FFI

Kestrel can call C functions through the C ABI. There's no automatic binding to C++ classes or other higher-level constructs, but anything you can extern "C" from C, you can call from Kestrel.

Calling C

Declare an external function with @extern(.C) and a body-less signature:

@extern(.C) func malloc(size: Int) -> RawPointer @extern(.C) func free(ptr: RawPointer) @extern(.C) func write(fd: Int32, buf: RawPointer, count: Int) -> Int

Kestrel emits no body — the linker resolves the symbol against libc, or whatever object file you're linking. Call them like ordinary functions:

<!-- sample: continue --> let buf = malloc(1024); // ... use buf ... free(buf);

FFI-Safe Types

Not every Kestrel type can cross the C boundary.
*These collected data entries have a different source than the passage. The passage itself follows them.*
==> src/rtl/fb_write_arbiter_pkg.sv <==
// Shared definitions for the framebuffer write arbiter.
//   - default framebuffer geometry
//   - color, coordinate and address widths
//   - ARB/OWN state encoding
package fb_write_arbiter_pkg;

    localparam int PX_WIDTH_DEF  = 160;
    localparam int PX_HEIGHT_DEF = 120;
    localparam int COLOR_W       = 3;
    localparam int COORD_W       = 16;
    localparam int ADDR_W        = 16;

    typedef enum logic {
        ARB = 1'b0,
        OWN = 1'b1
    } state_t;

endpackage

==> src/rtl/fb_write_arbiter_pick.sv <==
// fb_arb_pick: purely combinational winner selection.
// Scans the valid vector starting at index 'start' and wrapping around;
// the first valid requester found wins.
// Ports:
//   valid [N-1:0]  requester valid vector
//   start [PW-1:0] index searched first (highest priority)
//   grant [N-1:0]  one-hot winner, all-zero when nothing is valid
module fb_arb_pick #(
    parameter int N  = 3,
    parameter int PW = 2
) (
    input  logic [N-1:0]  valid,
    input  logic [PW-1:0] start,
    output logic [N-1:0]  grant
);

    always_comb begin
        int   idx;
        logic found;
        grant = '0;
        found = 1'b0;
        idx   = 0;
        for (int i = 0; i < N; i++) begin
            idx = (int'(start) + i) % N;
            if (!found && valid[idx]) begin
                grant[idx] = 1'b1;
                found      = 1'b1;
            end
        end
    end

endmodule

==> src/rtl/fb_write_arbiter.sv <==
// fb_write_arbiter: arbitrates pixel-write packets from several requesters
// onto a single framebuffer write port. A packet (one primitive) owns the
// port from grant until its accepted last beat; beats are clipped against
// the framebuffer bounds and registered onto the memory port.
// Compile-time option:
//   FBARB_RR_EN  defined -> round-robin arbitration (last owner lowest)
//                undefined -> fixed priority, index 0 highest
// Ports:
//   clk, rst          clock, synchronous active-high reset
//   req_valid/ready   per-requester handshake
//   req_x, req_y      per-requester signed 16-bit coordinates (packed)
//   req_color         per-requester 3-bit color (packed)
//   req_last          final beat of the requester's packet
//   mem_we/addr/data  registered framebuffer write port
//   busy              a packet currently owns the port
//   clip_cnt          saturating count of accepted off-screen beats
module fb_write_arbiter
    import fb_write_arbiter_pkg::*;
#(
    parameter int PX_WIDTH  = PX_WIDTH_DEF,
    parameter int PX_HEIGHT = PX_HEIGHT_DEF,
    parameter int N_REQ     = 3
) (
    input  logic                       clk,
    input  logic                       rst,
    input  logic [N_REQ-1:0]           req_valid,
    input  logic [N_REQ*COORD_W-1:0]   req_x,
    input  logic [N_REQ*COORD_W-1:0]   req_y,
    input  logic [N_REQ*COLOR_W-1:0]   req_color,
    input  logic [N_REQ-1:0]           req_last,
    output logic [N_REQ-1:0]           req_ready,
    output logic                       mem_we,
    output logic [ADDR_W-1:0]          mem_addr,
    output logic [COLOR_W-1:0]         mem_data,
    output logic                       busy,
    output logic [15:0]                clip_cnt
);

    localparam int PW = (N_REQ > 1) ? $clog2(N_REQ) : 1;

    state_t                 state_q, state_d;
    logic   [N_REQ-1:0]     owner_q;
    logic   [N_REQ-1:0]     grant;
    logic   [PW-1:0]        start_ptr;

    logic   [COORD_W-1:0]   sel_x, sel_y;
    logic   [COLOR_W-1:0]   sel_color;
    logic                   sel_last;
    logic                   accept;
    logic                   on_screen;
    logic   [ADDR_W-1:0]    addr_calc;

`ifdef FBARB_RR_EN
    logic   [PW-1:0]        rr_ptr_q;
    logic   [PW-1:0]        win_idx;

    always_comb begin
        win_idx = '0;
        for (int i = 0; i < N_REQ; i++) begin
            if (grant[i]) win_idx = PW'(i);
        end
    end

    // Pointer lands one past the newest owner so it becomes lowest priority.
    always_ff @(posedge clk) begin
        if (rst) begin
            rr_ptr_q <= '0;
        end else if (state_q == ARB && |req_valid) begin
            rr_ptr_q <= (int'(win_idx) == N_REQ - 1) ? '0 : win_idx + PW'(1);
        end
    end

    assign start_ptr = rr_ptr_q;
`else
    assign start_ptr = '0;
`endif

    fb_arb_pick #(
        .N  (N_REQ),
        .PW (PW)
    ) u_pick (
        .valid (req_valid),
        .start (start_ptr),
        .grant (grant)
    );

    // owner_q is one-hot in OWN, so OR-reduction acts as the beat mux.
    always_comb begin
        sel_x     = '0;
        sel_y     = '0;
        sel_color = '0;
        sel_last  = 1'b0;
        for (int i = 0; i < N_REQ; i++) begin
            if (owner_q[i]) begin
                sel_x     = sel_x     | req_x[i*COORD_W +: COORD_W];
                sel_y     = sel_y     | req_y[i*COORD_W +: COORD_W];
                sel_color = sel_color | req_color[i*COLOR_W +: COLOR_W];
                sel_last  = sel_last  | req_last[i];
            end
        end
    end

    assign accept    = |(req_valid & req_ready);
    assign on_screen = ($signed(sel_x) >= 16'sd0) &&
                       ($signed(sel_x) <  $signed(16'(PX_WIDTH))) &&
                       ($signed(sel_y) >= 16'sd0) &&
                       ($signed(sel_y) <  $signed(16'(PX_HEIGHT)));
    assign addr_calc = sel_y * 16'(PX_WIDTH) + sel_x;

    always_comb begin
        state_d   = state_q;
        req_ready = '0;
        busy      = 1'b0;
        case (state_q)
            ARB: begin
                if (|req_valid) state_d = OWN;
            end
            OWN: begin
                req_ready = owner_q;
                busy      = 1'b1;
                if (accept && sel_last) state_d = ARB;
            end
            default: state_d = ARB;
        endcase
    end

    always_ff @(posedge clk) begin
        if (rst) begin
            state_q <= ARB;
            owner_q <= '0;
        end else begin
            state_q <= state_d;
            if (state_q == ARB && |req_valid) owner_q <= grant;
        end
    end

    always_ff @(posedge clk) begin
        if (rst) begin
            mem_we   <= 1'b0;
            mem_addr <= '0;
            mem_data <= '0;
            clip_cnt <= '0;
        end else begin
            mem_we <= accept && on_screen;
            if (accept) begin
                mem_addr <= addr_calc;
                mem_data <= sel_color;
                if (!on_screen && clip_cnt != 16'hFFFF) clip_cnt <= clip_cnt + 16'd1;
            end
        end
    end

endmodule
Things that can:

  • Primitive numeric types (Int8 through Int64 and their unsigned counterparts, Float32, Float64, Bool) — Int and Float are aliases of Int64 and Float64, so they count too
  • Pointers (RawPointer, and Pointer[T] when T is itself FFI-safe)
  • Structs whose fields are themselves FFI-safe and that conform to the FFISafe protocol
  • Tuples whose elements are all FFI-safe

Things that can't: generics, protocols-as-existentials, function types and closures, enums with payloads, Optional[T] (use RawPointer and check for null), and String and other heap-managed types — convert at the boundary with String.toCString() and pass a CString.
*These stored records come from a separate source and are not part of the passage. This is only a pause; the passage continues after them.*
**src/rtl/frame_transmitter.sv**
```systemverilog
`default_nettype none
// ============================================================================
//  Module   : frame_transmitter
//  Purpose  : Avalon-MM configured Ethernet-style frame source feeding a
//             16-bit AXI-Stream. Each frame is 4 preamble words, 3 dst-MAC
//             words, 3 src-MAC words, 1 ethertype word and N payload words
//             (tlast on the final payload word). A 32-bit payload checksum
//             uses the same arithmetic as the frame_receptor.
//  Revision : 1.0  initial release
// ----------------------------------------------------------------------------
//  Ports
//    clk                 in   1   system clock
//    reset               in   1   asynchronous active-high reset
//    writedata           in   8   Avalon write data
//    write               in   1   Avalon write strobe
//    chipselect          in   1   Avalon chip select
//    address             in   8   Avalon byte address
//    read                in   1   Avalon read strobe
//    readdata            out  8   Avalon read data (one-cycle latency)
//    egress_port_tdata   out  16  stream data
//    egress_port_tvalid  out  1   stream valid
//    egress_port_tready  in   1   stream ready
//    egress_port_tlast   out  1   last payload word of frame
// ----------------------------------------------------------------------------
//  Optional feature macro: FRAME_TX_LFSR_EN
//    defined   : payload is a 16-bit Fibonacci LFSR (taps 16,14,13,11)
//    undefined : payload increments from the seed
// ============================================================================
module frame_transmitter #(
   parameter int IFG_CYCLES = 2,
   parameter int MAX_LEN    = 1500
) (
   input  logic        clk,
   input  logic        reset,
   input  logic [7:0]  writedata,
   input  logic        write,
   input  logic        chipselect,
   input  logic [7:0]  address,
   input  logic        read,
   output logic [7:0]  readdata,
   output logic [15:0] egress_port_tdata,
   output logic        egress_port_tvalid,
   input  logic        egress_port_tready,
   output logic        egress_port_tlast
);

   localparam logic [2:0] c_st_idle     = 3'd0;
   localparam logic [2:0] c_st_preamble = 3'd1;
   localparam logic [2:0] c_st_dst      = 3'd2;
   localparam logic [2:0] c_st_src      = 3'd3;
   localparam logic [2:0] c_st_type     = 3'd4;
   localparam logic [2:0] c_st_payload  = 3'd5;
   localparam logic [2:0] c_st_gap      = 3'd6;

   localparam logic [15:0] c_max_len  = 16'(MAX_LEN);
   localparam int          c_ifg_m1   = (IFG_CYCLES > 0) ? IFG_CYCLES - 1 : 0;
   localparam logic [15:0] c_ifg_last = 16'(c_ifg_m1);

   // live configuration registers
   logic [5:0][7:0] r_dst;
   logic [5:0][7:0] r_src;
   logic [7:0]      r_type_hi;
   logic [7:0]      r_type_lo;
   logic [7:0]      r_len_lo;
   logic [7:0]      r_len_hi;
   logic [7:0]      r_seed_lo;
   logic [7:0]      r_seed_hi;
   logic            r_continuous;

   // per-frame snapshot, so config writes during a frame only affect later ones
   logic [5:0][7:0] r_sh_dst;
   logic [5:0][7:0] r_sh_src;
   logic [15:0]     r_sh_type;
   logic [15:0]     r_sh_len;

   logic [2:0]  r_state;
   logic [15:0] r_cnt;
   logic [15:0] r_gap;
   logic [15:0] r_pay;
   logic [31:0] r_csum;
   logic [7:0]  r_fcount;
   logic        r_done;
   logic [7:0]  r_readdata;

   logic        w_wr;
   logic        w_rd;
   logic        w_beat;
   logic        w_last_word;
   logic        w_last_beat;
   logic        w_start;
   logic        w_restart;
   logic        w_begin;
   logic        w_busy;
   logic [15:0] w_len_prog;
   logic [15:0] w_len_eff;
   logic [15:0] w_seed_eff;
   logic [15:0] w_pay_next;
   logic [15:0] w_tdata;
   logic [7:0]  w_rdata;

   assign w_wr   = chipselect && write;
   assign w_rd   = chipselect && read;
   assign w_busy = (r_state != c_st_idle);

   // Stream outputs are decoded from registered state only, so they cannot
   // change while a word is stalled, and an async reset drops tvalid at once.
   assign egress_port_tvalid = (r_state == c_st_preamble) || (r_state == c_st_dst) ||
                               (r_state == c_st_src) || (r_state == c_st_type) ||
                               (r_state == c_st_payload);
   assign w_last_word        = (r_state == c_st_payload) && (r_cnt == r_sh_len - 16'd1);
   assign egress_port_tlast  = w_last_word;
   assign egress_port_tdata  = w_tdata;
   assign readdata           = r_readdata;

   assign w_beat      = egress_port_tvalid && egress_port_tready;
   assign w_last_beat = w_beat && w_last_word;

   assign w_start = w_wr && (address == 8'd16) && writedata[0] && (r_state == c_st_idle);

   // Continuous restart happens at the end of the gap, or straight from the
   // tlast beat when no gap is configured.
   always_comb begin
      if (IFG_CYCLES == 0) begin
         w_restart = r_continuous && w_last_beat;
      end else begin
         w_restart = r_continuous && (r_state == c_st_gap) && (r_gap == c_ifg_last);
      end
   end

   assign w_begin = w_start || w_restart;

   assign w_len_prog = {r_len_hi, r_len_lo};
   assign w_len_eff  = (w_len_prog == 16'd0)     ? 16'd1 :
                       (w_len_prog > c_max_len)  ? c_max_len : w_len_prog;

`ifdef FRAME_TX_LFSR_EN
   assign w_seed_eff = ({r_seed_hi, r_seed_lo} == 16'd0) ? 16'hACE1 : {r_seed_hi, r_seed_lo};
   assign w_pay_next = {r_pay[0] ^ r_pay[2] ^ r_pay[3] ^ r_pay[5], r_pay[15:1]};
`else
   assign w_seed_eff = {r_seed_hi, r_seed_lo};
   assign w_pay_next = r_pay + 16'd1;
`endif

   // word presented in each state; MAC word k = {byte 2k, byte 2k+1}
   always_comb begin
      w_tdata = 16'h0000;
      case (r_state)
         c_st_preamble: w_tdata = (r_cnt == 16'd3) ? 16'h55D5 : 16'h5555;
         c_st_dst: begin
            case (r_cnt[1:0])
               2'd0:    w_tdata = {r_sh_dst[0], r_sh_dst[1]};
               2'd1:    w_tdata = {r_sh_dst[2], r_sh_dst[3]};
               default: w_tdata = {r_sh_dst[4], r_sh_dst[5]};
            endcase
         end
         c_st_src: begin
            case (r_cnt[1:0])
               2'd0:    w_tdata = {r_sh_src[0], r_sh_src[1]};
               2'd1:    w_tdata = {r_sh_src[2], r_sh_src[3]};
               default: w_tdata = {r_sh_src[4], r_sh_src[5]};
            endcase
         end
         c_st_type:    w_tdata = r_sh_type;
         c_st_payload: w_tdata = r_pay;
         default:      w_tdata = 16'h0000;
      endcase
   end

   always_comb begin
      w_rdata = 8'h00;
      for (int i = 0; i < 6; i++) begin
         if (address == 8'(i))     w_rdata = r_dst[i];
         if (address == 8'(i + 6)) w_rdata = r_src[i];
      end
      case (address)
         8'd12:   w_rdata = r_type_hi;
         8'd13:   w_rdata = r_type_lo;
         8'd14:   w_rdata = r_len_lo;
         8'd15:   w_rdata = r_len_hi;
         8'd17:   w_rdata = {6'd0, r_done, w_busy};
         8'd18:   w_rdata = r_seed_lo;
         8'd19:   w_rdata = r_seed_hi;
         8'd20:   w_rdata = r_csum[7:0];
         8'd21:   w_rdata = r_csum[15:8];
         8'd22:   w_rdata = r_csum[23:16];
         8'd23:   w_rdata = r_csum[31:24];
         8'd24:   w_rdata = r_fcount;
         default: ;
      endcase
   end

   // register file and read port
   always_ff @(posedge clk or posedge reset) begin
      if (reset) begin
         r_dst        <= '0;
         r_src        <= '0;
         r_type_hi    <= 8'h00;
         r_type_lo    <= 8'h00;
         r_len_lo     <= 8'h00;
         r_len_hi     <= 8'h00;
         r_seed_lo    <= 8'h00;
         r_seed_hi    <= 8'h00;
         r_continuous <= 1'b0;
         r_readdata   <= 8'h00;
      end else begin
         r_readdata <= w_rd ? w_rdata : 8'h00;
         if (w_wr) begin
            for (int i = 0; i < 6; i++) begin
               if (address == 8'(i))     r_dst[i] <= writedata;
               if (address == 8'(i + 6)) r_src[i] <= writedata;
            end
            case (address)
               8'd12:   r_type_hi    <= writedata;
               8'd13:   r_type_lo    <= writedata;
               8'd14:   r_len_lo     <= writedata;
               8'd15:   r_len_hi     <= writedata;
               8'd16:   r_continuous <= writedata[1];
               8'd18:   r_seed_lo    <= writedata;
               8'd19:   r_seed_hi    <= writedata;
               default: ;
            endcase
         end
      end
   end

   // frame counter and sticky done; a set in the same cycle beats the read-clear
   always_ff @(posedge clk or posedge reset) begin
      if (reset) begin
         r_fcount <= 8'h00;
         r_done   <= 1'b0;
      end else if (w_last_beat) begin
         r_fcount <= r_fcount + 8'd1;
         r_done   <= 1'b1;
      end else if (w_rd && (address == 8'd17)) begin
         r_done   <= 1'b0;
      end
   end

   // frame sequencer
   always_ff @(posedge clk or posedge reset) begin
      if (reset) begin
         r_state   <= c_st_idle;
         r_cnt     <= 16'd0;
         r_gap     <= 16'd0;
         r_pay     <= 16'd0;
         r_csum    <= 32'd0;
         r_sh_dst  <= '0;
         r_sh_src  <= '0;
         r_sh_type <= 16'd0;
         r_sh_len  <= 16'd1;
      end else if (w_begin) begin
         r_sh_dst  <= r_dst;
         r_sh_src  <= r_src;
         r_sh_type <= {r_type_hi, r_type_lo};
         r_sh_len  <= w_len_eff;
         r_pay     <= w_seed_eff;
         r_csum    <= 32'd0;
         r_cnt     <= 16'd0;
         r_gap     <= 16'd0;
         r_state   <= c_st_preamble;
      end else begin
         case (r_state)
            c_st_preamble: begin
               if (w_beat) begin
                  if (r_cnt == 16'd3) begin
                     r_cnt   <= 16'd0;
                     r_state <= c_st_dst;
                  end else begin
                     r_cnt <= r_cnt + 16'd1;
                  end
               end
            end
            c_st_dst: begin
               if (w_beat) begin
                  if (r_cnt == 16'd2) begin
                     r_cnt   <= 16'd0;
                     r_state <= c_st_src;
                  end else begin
                     r_cnt <= r_cnt + 16'd1;
                  end
               end
            end
            c_st_src: begin
               if (w_beat) begin
                  if (r_cnt == 16'd2) begin
                     r_cnt   <= 16'd0;
                     r_state <= c_st_type;
                  end else begin
                     r_cnt <= r_cnt + 16'd1;
                  end
               end
            end
            c_st_type: begin
               if (w_beat) begin
                  r_cnt   <= 16'd0;
                  r_state <= c_st_payload;
               end
            end
            c_st_payload: begin
               if (w_beat) begin
                  r_csum <= r_csum + {16'h0000, r_pay};
                  r_pay  <= w_pay_next;
                  if (w_last_word) begin
                     r_cnt   <= 16'd0;
                     r_gap   <= 16'd0;
                     r_state <= (IFG_CYCLES == 0) ? c_st_idle : c_st_gap;
                  end else begin
                     r_cnt <= r_cnt + 16'd1;
                  end
               end
            end
            c_st_gap: begin
               if (r_gap == c_ifg_last) begin
                  r_state <= c_st_idle;
               end else begin
                  r_gap <= r_gap + 16'd1;
               end
            end
            default: r_state <= c_st_idle;
         endcase
      end
   end

endmodule
`default_nettype wire
```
You make a struct FFI-safe by conforming it to FFISafe and ensuring its layout is plain:

struct Vec3: FFISafe { var x: Float32 var y: Float32 var z: Float32 }

The protocol carries no requirements — it's a marker the compiler uses to verify layout and prevent you from accidentally passing a non-FFI-safe type across the boundary.

When to reach for FFI

The usual cases: calling system libraries (libc, OpenGL, SQLite) and wrapping a C library you already have. For pure Kestrel-to-Kestrel code, stay on the Kestrel side — protocols and generics give you everything FFI doesn't.